◆ Exercise goal: Which lines in the entries below contain the string "constraint"? Show each of them in full.

◆ Supplied records:
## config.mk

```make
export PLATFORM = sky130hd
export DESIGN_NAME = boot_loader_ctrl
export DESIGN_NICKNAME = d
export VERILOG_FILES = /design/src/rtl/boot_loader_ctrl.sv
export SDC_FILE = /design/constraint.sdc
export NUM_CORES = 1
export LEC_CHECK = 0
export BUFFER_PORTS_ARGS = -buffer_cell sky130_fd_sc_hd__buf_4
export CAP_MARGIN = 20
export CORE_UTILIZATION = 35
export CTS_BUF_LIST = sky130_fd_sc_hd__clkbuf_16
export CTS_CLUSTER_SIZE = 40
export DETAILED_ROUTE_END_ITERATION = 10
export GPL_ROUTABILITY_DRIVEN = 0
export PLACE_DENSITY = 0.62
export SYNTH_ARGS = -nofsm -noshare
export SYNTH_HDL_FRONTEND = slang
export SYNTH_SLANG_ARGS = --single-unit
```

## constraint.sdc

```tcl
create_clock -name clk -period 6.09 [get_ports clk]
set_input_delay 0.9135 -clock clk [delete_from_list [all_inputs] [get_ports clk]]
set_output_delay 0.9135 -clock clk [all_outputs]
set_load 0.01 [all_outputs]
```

--

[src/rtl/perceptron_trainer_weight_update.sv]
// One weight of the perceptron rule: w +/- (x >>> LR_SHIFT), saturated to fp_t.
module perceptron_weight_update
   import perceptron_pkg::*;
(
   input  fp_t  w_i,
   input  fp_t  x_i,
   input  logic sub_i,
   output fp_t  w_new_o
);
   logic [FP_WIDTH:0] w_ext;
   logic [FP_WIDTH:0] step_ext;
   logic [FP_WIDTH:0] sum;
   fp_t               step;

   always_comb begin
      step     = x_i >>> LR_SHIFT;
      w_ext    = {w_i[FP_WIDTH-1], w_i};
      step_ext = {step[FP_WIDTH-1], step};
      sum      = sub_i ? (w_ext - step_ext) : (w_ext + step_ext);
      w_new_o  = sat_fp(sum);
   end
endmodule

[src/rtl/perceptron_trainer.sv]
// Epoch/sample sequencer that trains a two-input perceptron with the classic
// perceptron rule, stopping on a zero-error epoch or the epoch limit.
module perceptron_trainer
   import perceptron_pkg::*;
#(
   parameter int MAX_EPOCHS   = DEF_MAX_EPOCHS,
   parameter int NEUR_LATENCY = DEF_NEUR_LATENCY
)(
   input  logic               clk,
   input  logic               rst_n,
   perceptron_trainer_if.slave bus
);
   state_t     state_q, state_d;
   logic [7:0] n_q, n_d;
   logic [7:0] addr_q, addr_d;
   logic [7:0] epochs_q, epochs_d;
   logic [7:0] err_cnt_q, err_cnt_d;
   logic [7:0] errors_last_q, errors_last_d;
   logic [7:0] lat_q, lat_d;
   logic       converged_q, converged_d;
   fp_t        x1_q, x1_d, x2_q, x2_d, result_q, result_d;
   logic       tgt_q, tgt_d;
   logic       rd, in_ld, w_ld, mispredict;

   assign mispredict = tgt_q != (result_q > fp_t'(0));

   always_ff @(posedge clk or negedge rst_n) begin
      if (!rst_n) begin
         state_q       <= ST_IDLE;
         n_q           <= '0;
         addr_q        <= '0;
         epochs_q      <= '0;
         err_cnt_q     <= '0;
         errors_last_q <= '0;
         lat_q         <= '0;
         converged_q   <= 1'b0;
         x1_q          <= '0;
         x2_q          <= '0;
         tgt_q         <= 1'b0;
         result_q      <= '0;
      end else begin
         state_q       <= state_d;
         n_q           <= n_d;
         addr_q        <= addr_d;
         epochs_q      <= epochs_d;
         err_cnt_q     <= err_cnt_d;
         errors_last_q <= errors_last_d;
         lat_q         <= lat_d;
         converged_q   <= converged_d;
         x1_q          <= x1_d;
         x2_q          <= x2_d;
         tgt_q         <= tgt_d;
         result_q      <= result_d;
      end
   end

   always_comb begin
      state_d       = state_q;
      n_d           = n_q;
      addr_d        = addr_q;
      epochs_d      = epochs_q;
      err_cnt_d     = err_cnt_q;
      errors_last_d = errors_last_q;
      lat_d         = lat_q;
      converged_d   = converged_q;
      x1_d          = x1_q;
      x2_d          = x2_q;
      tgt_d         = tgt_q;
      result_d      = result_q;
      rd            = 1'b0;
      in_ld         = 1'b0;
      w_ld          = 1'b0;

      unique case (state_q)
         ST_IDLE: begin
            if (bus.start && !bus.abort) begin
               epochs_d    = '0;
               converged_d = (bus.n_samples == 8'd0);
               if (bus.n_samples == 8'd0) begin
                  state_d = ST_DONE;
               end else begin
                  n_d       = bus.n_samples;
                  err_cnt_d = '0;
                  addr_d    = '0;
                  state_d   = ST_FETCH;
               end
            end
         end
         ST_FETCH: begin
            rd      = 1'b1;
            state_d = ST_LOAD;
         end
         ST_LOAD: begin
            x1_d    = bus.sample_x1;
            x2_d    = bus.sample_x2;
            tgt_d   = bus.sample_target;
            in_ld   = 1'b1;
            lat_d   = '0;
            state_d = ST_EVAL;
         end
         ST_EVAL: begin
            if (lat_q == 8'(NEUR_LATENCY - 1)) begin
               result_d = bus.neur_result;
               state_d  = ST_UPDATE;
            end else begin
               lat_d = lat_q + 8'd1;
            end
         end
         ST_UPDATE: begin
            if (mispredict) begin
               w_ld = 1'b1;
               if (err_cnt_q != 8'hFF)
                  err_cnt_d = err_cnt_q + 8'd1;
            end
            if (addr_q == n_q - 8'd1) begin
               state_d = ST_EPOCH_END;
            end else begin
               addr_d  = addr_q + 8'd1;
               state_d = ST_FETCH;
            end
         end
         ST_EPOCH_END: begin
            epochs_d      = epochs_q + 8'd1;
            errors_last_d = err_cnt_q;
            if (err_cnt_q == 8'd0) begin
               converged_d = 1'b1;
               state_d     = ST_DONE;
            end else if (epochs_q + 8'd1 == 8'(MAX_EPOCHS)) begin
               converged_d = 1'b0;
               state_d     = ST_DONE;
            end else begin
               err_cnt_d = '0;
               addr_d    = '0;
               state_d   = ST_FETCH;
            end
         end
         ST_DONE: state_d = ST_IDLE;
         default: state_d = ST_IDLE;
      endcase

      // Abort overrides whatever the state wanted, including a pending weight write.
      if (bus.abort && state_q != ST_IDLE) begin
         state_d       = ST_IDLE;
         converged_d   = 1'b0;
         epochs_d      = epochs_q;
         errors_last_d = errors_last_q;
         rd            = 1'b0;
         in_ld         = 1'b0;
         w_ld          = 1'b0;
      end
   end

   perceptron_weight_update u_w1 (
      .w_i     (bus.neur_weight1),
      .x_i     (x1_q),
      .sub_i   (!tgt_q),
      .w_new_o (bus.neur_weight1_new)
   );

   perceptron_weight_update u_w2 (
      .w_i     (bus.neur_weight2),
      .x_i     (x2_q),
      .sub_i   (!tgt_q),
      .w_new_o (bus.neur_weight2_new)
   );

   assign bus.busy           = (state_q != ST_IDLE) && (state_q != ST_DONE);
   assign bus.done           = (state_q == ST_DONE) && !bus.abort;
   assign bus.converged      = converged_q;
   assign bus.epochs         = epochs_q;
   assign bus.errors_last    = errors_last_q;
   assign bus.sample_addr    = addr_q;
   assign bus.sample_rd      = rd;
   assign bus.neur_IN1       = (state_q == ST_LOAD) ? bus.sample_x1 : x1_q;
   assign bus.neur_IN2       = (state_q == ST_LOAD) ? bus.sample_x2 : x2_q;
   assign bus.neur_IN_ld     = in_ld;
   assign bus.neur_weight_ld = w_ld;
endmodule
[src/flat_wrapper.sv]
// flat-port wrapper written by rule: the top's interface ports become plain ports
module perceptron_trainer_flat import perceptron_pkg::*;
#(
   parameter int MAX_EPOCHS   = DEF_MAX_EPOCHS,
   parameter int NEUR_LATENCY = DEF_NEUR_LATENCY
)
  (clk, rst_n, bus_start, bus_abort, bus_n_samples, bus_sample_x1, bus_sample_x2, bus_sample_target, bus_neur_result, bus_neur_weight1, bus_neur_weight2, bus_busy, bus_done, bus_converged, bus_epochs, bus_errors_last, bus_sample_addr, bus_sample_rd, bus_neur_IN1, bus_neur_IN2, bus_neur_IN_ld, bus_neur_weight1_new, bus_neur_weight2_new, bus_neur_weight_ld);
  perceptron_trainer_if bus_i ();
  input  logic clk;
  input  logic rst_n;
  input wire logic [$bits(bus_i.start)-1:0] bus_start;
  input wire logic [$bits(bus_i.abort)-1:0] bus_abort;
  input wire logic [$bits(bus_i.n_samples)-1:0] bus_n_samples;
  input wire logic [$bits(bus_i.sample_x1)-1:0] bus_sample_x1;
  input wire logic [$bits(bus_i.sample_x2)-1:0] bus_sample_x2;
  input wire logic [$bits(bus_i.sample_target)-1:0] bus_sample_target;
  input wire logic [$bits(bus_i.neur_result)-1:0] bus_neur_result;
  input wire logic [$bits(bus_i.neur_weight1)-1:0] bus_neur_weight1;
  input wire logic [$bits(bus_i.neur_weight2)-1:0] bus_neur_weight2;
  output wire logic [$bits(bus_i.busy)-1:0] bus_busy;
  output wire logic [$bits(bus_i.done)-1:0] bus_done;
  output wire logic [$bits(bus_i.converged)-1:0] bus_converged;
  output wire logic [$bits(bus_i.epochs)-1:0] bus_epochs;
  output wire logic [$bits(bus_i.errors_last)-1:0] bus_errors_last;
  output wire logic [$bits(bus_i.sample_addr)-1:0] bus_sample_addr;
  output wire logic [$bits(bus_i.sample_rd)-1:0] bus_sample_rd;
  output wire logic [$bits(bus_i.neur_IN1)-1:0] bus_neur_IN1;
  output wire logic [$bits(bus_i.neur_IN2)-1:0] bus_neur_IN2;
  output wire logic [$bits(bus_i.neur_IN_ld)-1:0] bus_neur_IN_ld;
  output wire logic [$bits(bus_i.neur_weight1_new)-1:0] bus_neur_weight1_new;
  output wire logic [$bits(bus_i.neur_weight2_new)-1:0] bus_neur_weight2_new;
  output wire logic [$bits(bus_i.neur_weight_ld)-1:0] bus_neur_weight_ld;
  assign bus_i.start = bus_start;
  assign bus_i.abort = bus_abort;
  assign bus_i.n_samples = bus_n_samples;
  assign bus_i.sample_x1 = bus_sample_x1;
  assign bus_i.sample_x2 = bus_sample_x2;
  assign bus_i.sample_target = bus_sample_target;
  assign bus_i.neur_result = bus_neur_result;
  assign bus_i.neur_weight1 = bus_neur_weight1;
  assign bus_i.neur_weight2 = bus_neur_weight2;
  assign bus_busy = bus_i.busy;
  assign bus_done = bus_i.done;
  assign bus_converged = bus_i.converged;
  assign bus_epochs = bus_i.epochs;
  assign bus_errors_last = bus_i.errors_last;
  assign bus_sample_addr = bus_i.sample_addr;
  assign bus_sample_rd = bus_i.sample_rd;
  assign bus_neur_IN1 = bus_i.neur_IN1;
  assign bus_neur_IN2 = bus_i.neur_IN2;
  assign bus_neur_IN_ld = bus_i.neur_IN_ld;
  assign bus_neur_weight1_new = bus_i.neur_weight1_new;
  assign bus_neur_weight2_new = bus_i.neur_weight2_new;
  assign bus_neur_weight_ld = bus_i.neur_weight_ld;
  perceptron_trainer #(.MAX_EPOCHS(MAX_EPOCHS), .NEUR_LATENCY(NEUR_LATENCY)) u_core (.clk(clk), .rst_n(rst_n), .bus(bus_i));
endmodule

◆ Output for this task:
export SDC_FILE = /design/constraint.sdc
## constraint.sdc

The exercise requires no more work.